Low Sync Bandwidth

Software-based VM-centric and flash-friendly VM storage + free version

Moderators: anton (staff), art (staff), Max (staff), Anatoly (staff)

Post Reply
delocx
Posts: 4
Joined: Thu Jan 23, 2014 4:45 pm

Wed Jan 29, 2014 11:34 pm

We've noticed some peculiar behaviour when our HA images are doing a full sync.

First, our test setup is 1 RAID1 volume on each server. The servers are Windows 2012 R2 with 16 GB RAM. They have the following network adaptors:
Access Team - 4 1gbps NICs (4gbps) teamed using windows (these are not used to connect or synchronize via Starwind)
iSCSI 1 - 1gbps NIC - HB
iSCSI 2 - 1gbps NIC - HB
iSCSI 3 - 1gbps NIC - HB
Sync 1 - 1gbps NIC - HB & Sync
Sync 2 - 1gbps NIC - HB & Sync
Sync 3 - 1gbps NIC - HB & Sync
The three sync NICs are directly connected to each other using crossover cables. The iSCSI NICs are connected to a switch that is spec'd to handle 16gbps. The other NIC Team is connected to a separate switch and network.
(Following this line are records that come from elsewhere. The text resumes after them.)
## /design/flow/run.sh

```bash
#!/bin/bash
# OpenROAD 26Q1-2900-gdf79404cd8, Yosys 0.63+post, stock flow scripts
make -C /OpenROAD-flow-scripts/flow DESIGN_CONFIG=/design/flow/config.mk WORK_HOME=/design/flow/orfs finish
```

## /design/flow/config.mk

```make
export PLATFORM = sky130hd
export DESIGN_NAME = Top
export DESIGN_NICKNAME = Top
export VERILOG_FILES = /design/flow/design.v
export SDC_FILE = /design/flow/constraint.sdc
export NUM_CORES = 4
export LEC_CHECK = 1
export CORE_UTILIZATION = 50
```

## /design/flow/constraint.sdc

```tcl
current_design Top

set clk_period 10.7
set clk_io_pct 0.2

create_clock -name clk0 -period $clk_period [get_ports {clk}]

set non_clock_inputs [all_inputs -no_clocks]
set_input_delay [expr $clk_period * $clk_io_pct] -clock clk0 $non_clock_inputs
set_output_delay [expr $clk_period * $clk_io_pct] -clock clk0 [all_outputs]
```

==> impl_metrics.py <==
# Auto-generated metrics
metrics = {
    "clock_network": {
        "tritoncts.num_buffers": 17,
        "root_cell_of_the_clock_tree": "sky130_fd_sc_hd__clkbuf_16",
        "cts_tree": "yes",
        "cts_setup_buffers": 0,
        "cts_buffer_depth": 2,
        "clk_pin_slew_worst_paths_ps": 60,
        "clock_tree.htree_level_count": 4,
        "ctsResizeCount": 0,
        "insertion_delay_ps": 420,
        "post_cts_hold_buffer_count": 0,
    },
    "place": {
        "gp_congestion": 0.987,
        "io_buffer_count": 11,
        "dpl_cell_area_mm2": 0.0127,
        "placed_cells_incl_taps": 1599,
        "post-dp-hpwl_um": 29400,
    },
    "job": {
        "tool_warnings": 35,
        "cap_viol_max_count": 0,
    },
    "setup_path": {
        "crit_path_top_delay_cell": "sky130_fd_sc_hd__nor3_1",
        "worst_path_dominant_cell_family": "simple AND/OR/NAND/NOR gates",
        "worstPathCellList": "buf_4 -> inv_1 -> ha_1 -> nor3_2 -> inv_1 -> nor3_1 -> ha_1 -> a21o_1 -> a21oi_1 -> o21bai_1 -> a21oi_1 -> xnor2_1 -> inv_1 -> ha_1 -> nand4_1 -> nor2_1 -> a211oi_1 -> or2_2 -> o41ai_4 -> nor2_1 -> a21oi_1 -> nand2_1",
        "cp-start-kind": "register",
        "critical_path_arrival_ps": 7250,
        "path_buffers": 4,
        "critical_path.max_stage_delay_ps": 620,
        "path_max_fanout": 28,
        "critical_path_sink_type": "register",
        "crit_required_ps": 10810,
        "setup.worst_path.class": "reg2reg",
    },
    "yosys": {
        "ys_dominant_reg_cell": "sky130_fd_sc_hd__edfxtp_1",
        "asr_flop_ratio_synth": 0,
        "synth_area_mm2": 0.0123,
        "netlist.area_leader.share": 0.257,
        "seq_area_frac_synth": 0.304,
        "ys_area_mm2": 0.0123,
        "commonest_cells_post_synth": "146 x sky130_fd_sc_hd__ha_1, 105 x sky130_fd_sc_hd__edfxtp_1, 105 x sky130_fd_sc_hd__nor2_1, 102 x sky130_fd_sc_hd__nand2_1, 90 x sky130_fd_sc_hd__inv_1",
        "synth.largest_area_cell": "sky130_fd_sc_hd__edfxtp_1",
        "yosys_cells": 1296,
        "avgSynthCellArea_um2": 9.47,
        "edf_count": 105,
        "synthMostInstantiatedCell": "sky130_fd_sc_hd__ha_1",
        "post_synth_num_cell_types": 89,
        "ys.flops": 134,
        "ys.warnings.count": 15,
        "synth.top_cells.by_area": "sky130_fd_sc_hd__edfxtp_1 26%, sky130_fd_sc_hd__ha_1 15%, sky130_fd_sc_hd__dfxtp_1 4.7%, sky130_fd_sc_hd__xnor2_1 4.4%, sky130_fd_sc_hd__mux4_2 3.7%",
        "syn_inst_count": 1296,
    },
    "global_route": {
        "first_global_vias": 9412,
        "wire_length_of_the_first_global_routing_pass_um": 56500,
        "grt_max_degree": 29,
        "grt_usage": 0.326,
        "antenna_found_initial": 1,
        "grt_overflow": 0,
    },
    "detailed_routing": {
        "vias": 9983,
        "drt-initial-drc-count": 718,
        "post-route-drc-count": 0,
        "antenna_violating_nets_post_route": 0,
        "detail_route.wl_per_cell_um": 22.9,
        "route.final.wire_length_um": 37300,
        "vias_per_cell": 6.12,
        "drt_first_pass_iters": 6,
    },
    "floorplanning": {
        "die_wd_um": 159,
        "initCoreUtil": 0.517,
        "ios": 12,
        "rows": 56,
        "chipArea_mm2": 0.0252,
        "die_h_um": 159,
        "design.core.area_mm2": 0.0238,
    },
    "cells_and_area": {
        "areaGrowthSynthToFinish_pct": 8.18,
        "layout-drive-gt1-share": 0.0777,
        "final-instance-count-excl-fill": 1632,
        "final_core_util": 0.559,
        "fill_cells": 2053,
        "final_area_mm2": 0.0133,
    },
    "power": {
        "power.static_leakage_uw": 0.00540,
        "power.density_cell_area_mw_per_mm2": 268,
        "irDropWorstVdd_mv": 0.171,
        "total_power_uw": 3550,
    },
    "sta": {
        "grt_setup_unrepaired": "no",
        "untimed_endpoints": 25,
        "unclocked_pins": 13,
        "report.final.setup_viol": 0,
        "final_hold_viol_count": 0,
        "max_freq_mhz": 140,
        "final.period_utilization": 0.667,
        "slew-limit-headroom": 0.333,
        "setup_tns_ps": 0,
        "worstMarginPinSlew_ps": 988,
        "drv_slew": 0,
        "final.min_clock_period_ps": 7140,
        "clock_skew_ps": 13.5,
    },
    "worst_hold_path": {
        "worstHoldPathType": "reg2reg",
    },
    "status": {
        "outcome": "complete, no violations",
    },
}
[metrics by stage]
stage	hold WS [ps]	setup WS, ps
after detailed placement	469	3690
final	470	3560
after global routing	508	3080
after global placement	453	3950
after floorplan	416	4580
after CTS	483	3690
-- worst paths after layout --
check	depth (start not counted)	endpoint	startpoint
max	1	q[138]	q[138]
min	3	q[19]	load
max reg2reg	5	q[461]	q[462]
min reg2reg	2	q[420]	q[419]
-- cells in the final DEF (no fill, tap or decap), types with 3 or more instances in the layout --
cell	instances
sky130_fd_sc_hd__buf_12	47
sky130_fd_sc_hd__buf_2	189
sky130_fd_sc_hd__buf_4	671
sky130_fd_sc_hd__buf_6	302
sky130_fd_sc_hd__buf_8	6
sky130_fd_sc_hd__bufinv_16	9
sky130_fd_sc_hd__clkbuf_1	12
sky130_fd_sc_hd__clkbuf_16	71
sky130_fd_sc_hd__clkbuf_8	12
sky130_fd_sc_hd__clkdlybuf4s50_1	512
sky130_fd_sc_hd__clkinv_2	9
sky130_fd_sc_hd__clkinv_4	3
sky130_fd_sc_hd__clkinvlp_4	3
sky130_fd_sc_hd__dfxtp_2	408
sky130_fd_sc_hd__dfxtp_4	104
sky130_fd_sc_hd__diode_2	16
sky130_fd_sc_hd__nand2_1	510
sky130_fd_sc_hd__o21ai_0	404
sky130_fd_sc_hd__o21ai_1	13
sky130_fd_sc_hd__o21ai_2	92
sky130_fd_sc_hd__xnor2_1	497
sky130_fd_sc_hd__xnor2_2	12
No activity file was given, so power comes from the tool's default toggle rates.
<file path="run.sh">
#!/bin/bash
# OpenROAD 26Q1-2900-gdf79404cd8, Yosys 0.63+post, stock flow scripts
make -C /OpenROAD-flow-scripts/flow DESIGN_CONFIG=/design/flow/config.mk WORK_HOME=/design/flow/orfs finish
</file>
<file path="config.mk">
export PLATFORM = sky130hd
export DESIGN_NAME = vending_machine
export DESIGN_NICKNAME = vending_machine
export VERILOG_FILES = /design/flow/design.v
export SDC_FILE = /design/flow/constraint.sdc
export NUM_CORES = 4
export LEC_CHECK = 1
export CORE_AREA = 10 10 70 70
export DIE_AREA = 0 0 80 80
</file>
<file path="constraint.sdc">
current_design vending_machine

set clk_period 1.2
set clk_io_pct 0.2

create_clock -name clk0 -period $clk_period [get_ports {clk}]

set non_clock_inputs [all_inputs -no_clocks]
set_input_delay [expr $clk_period * $clk_io_pct] -clock clk0 $non_clock_inputs
set_output_delay [expr $clk_period * $clk_io_pct] -clock clk0 [all_outputs]
</file>
<file path="design.v">
module vending_machine(nw_pa,clk,coin,rst);
   output reg nw_pa;
   input [1:0] coin;
   input       clk,rst;
   reg [1:0]   state;
   reg [1:0]   next_state;
   parameter [1:0] s0=2'b00;
   parameter [1:0] s5=2'b01;
   parameter [1:0] s10=2'b10;
   parameter [1:0] s15=2'b11;
   always @(posedge clk)
     begin
       if (rst)
         state=s0;
       else
         state=next_state;
     end
   always @(state,coin)
     begin
    case (state)
     s0:
        begin
           if (coin==2'b00)
        next_state=s0;
           else
       if (coin==2'b01)
          next_state=s5;
       else
         if (coin==2'b10)
          next_state=s10;
        end
       s5:
          begin
       if (coin==2'b00)
          next_state=s5;
       else
         if (coin==2'b01)
            next_state=s10;
         else
           if (coin==2'b10)
             next_state=s15;
             end
       s10:
          begin
           if (coin==2'b00)
        next_state=s10;
           else
       if (coin==2'b01)
          next_state=s15;
       else
        if (coin==2'b10)
            next_state=s15;  
           end
       s15:
          begin
       next_state=s0;
          end
       default : next_state=s0;
    endcase  
     end  
   always @(state)
 begin
   case (state)
      s0 : nw_pa<=1'b0;
      s5 : nw_pa<=1'b0;
      s10: nw_pa<=1'b0;
      s15: nw_pa<=1'b1;
    default: nw_pa<=1'b0;
   endcase  
 end
endmodule
</file>
File: flow/constraint.sdc
current_design dff

set clk_period 1.0
set clk_io_pct 0.2

create_clock -name clk0 -period $clk_period [get_ports {clk}]

set non_clock_inputs [all_inputs -no_clocks]
set_input_delay [expr $clk_period * $clk_io_pct] -clock clk0 $non_clock_inputs
set_output_delay [expr $clk_period * $clk_io_pct] -clock clk0 [all_outputs]
File: flow/run.sh
#!/bin/bash
# OpenROAD 26Q1-2900-gdf79404cd8, Yosys 0.63+post, stock flow scripts
make -C /OpenROAD-flow-scripts/flow DESIGN_CONFIG=/design/flow/config.mk WORK_HOME=/design/flow/orfs finish
File: flow/config.mk
export PLATFORM = sky130hd
export DESIGN_NAME = dff
export DESIGN_NICKNAME = dff
export VERILOG_FILES = /design/flow/design.v
export SDC_FILE = /design/flow/constraint.sdc
export NUM_CORES = 4
export LEC_CHECK = 1
export CORE_AREA = 10 10 226 226
export DIE_AREA = 0 0 236 236
File: flow/design.v
module dff(clk, reset, din, dout);
input [256+24+1+5-1:0] din;
output [256+24+1+5-1:0] dout;
input clk, reset;
reg [256+24+1+5-1:0] r_dout;
always @ (negedge reset or posedge clk) begin
   if (~reset)
      r_dout <= 0;
   else
      r_dout <= din;
end
assign dout = r_dout;
endmodule
==> results.cfg <==
; generated from flow reports
[run_status]
outcome = finished, violations left
violations = hold timing, setup timing

[floorplanning]
io-pin-count = 574
fp_util_pct = 15.4
coreArea_um2 = 46400
die_w_um = 236
die_area_um2 = 55700
rows = 79
die_y_um = 236

[final_timing]
holdWs_ps = -124
fin_ws_ps = -273
final.period_utilization_pct = 127
slew_headroom_pct = 58.9
finalSetupViolations = 286
fin_crit_ps = 1270
maxSlewViolCount = 0
rsz0062_at_grt = yes
hold_viol_final = 100
fmax_ghz = 0.785
worstMarginPinSlew_ps = 614

[grt]
grtUsageTotal_pct = 10.1
grt_max_degree = 48
grt_pass1_vias = 5610
grt_pass1_wl_mm = 41.4
antenna_found_initial = 6
grt-ovfl-total = 0

[pwr]
finalPower_uw = 24800
ir_drop_uv = 1380
p_per_area_nw_per_um2 = 1840
leakagePower_uw = 0.00621

[critical_path]
critical_path_buf_inv_count = 1
cp_cell_sequence = buf_2
end_kind = output pin
crit_path_start_kind = flop
cpPeakStageDelay_ps = 390
cp_top_family = flip-flops
cp.arrival_ps = 1070
worstPathMaxFanout = 1
cp.required_ps = 800
worst_path_max_delay_cell = dfrtp_1
crit_type = reg -> out

[place]
gp_congestion = 0.824
dp_hpwl_mm = 22.8
dp_cells = 1481
portBuffers = 573
dp_slack_ps = -95.1

[synth]
yosysWarnings = 1
ys_seq_share_pct = 100
edf_count = 0
ys_area_um2 = 7160
netlist.area_leader.share_pct = 100
top_cell = dfrtp_1
avgSynthCellArea_um2 = 25.0
top_cells_by_area = dfrtp_1 (100%)
ys.flops = 286
synth_cell_types = 1
syn_inst = 286
largest_area_cell = dfrtp_1
common_cells = dfrtp_1 (286)
synthArstFlopShare_pct = 100
ys_cells = 286
dominantRegCellSynth = dfrtp_1
syn-cell-area_um2 = 7160

[clock_tree]
cts_setup_buffers = 0
clk_pin_slew_ps = 60
htreeDepth = 1
numCtsBuffers = 29
clock_path_buffers = 3
cts_sinks = 286
cts_tree = yes
cts_root_buf = clkbuf_16

[job]
max-cap-violations = 0
warnings = 29

[detailed_routing]
first_pass_iters = 4
vias = 4916
via_per_inst = 3.19
diodes = 0
wl_mm = 28.7
drc = 0
routedWlPerCell_um = 18.6
initialDrtViolationCount = 110
ant_nets = 0

[finish]
finalNonFillerCells = 1542
largest_register_ffs = 286
drive_above_1_share_pct = 37.8
regMostFlops = r_dout
synthToLayoutAreaGrowth_pct = 88.2
nMultiInputCombCells = 0
top_regs = r_dout (286)
logic_area_um2 = 0

[hold_path]
hold_path.class = in -> async
final timing paths:
path	to	slack, ps	cells past startpoint	from
max	dout[223]	-270	1	r_dout[223]
min	r_dout[101]	-120	4	reset
max in group asynchronous	r_dout[232]	10	5	reset
min in group clk0	r_dout[69]	80	1	din[69]
layer usage:
metal	track usage, %	vias to the layer above	part of all wire, %
li1	-	2144	-
met1	11.7	2362	36
met2	16.4	362	48
met3	5.71	40	14
met4	1.92	8	2.2
met5	0	-	0.14
cell families (layout without fill, tap and decap cells):
group,count (synthesis),after routing,share of synthesized area [%]
DFF,286,286,100
buffers and inverters,0,649,0
placed cells by master, fill, tap and decap left out, types with 2 or more instances in the layout:
cell type and instances:
buf_4 10, clkdlybuf4s50_1 286, buf_12 6, clkbuf_16 29, dfrtp_1 286, dlygate4sd3_1 4
buf_2 285, clkbuf_8 11, buf_16 2, clkinv_2 6, clkbuf_1 6
final cells by class:
cell class | count | area [um^2]
tap | 607 | 759
sequential | 286 | 7160
timing repair buffer | 595 | 4610
clock buffer | 46 | 900
clock inverter | 8 | 47.5
fill | 4710 | 32900
power by group:
group | leakage, uW | total, uW | internal (uW) | switching (uW)
Sequential | 0.00333 | 12300 | 12200 | 132
Clock | 0.000476 | 10400 | 6140 | 4280
Combinational | 0.00240 | 2070 | 1450 | 620
Total | 0.00621 | 24800 | 19700 | 5030
metrics by stage:
stage | util [%] | hold WS [ps] | setup TNS [ps] | area, um^2
2_1_floorplan | - | -95.6 | 0 | 7160
3_3_place_gp | 29.8 | 120 | -696 | 13800
3_5_place_dp | 29.8 | 122 | -597 | 13800
4_1_cts | 29.0 | -109 | -74870 | 13500
5_1_grt | 29.1 | -112 | -78870 | 13500
6_report | 29.1 | -124 | -62390 | 13500
repair_timing:
item                                    in CTS  in global routing
endpoints found under the setup margin     286                300
pin swaps                                    0                  0
hold endpoints to repair                   286                114
resized                                    946                  2
Power figures rest on the tool's default switching activity, not on a simulated workload.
We're running the drives on an LSI MegaRaid 9280-24i4e with the most recent drivers and firmware. We have the most recent V6 install for Starwind and our NIC drivers are the most recent directly from the Intel website.

Now for the problem. When we test a single volume for full sync, we expect to see approximately 50% of each adapter to be in use (not sure where I remember reading that, but it was on the website somewhere). Our testing instead shows the NICs running at approximately 60 - 80 mbps. Even across 3 channels, we're looking at only about 200 mbps of sync, which is nowhere near the full capacity of those links (3gbps) or even expected performance at 50% (1.5gbps). This also means syncing a 500 GB volume is taking pretty much an entire day, which is ridiculous and unacceptable.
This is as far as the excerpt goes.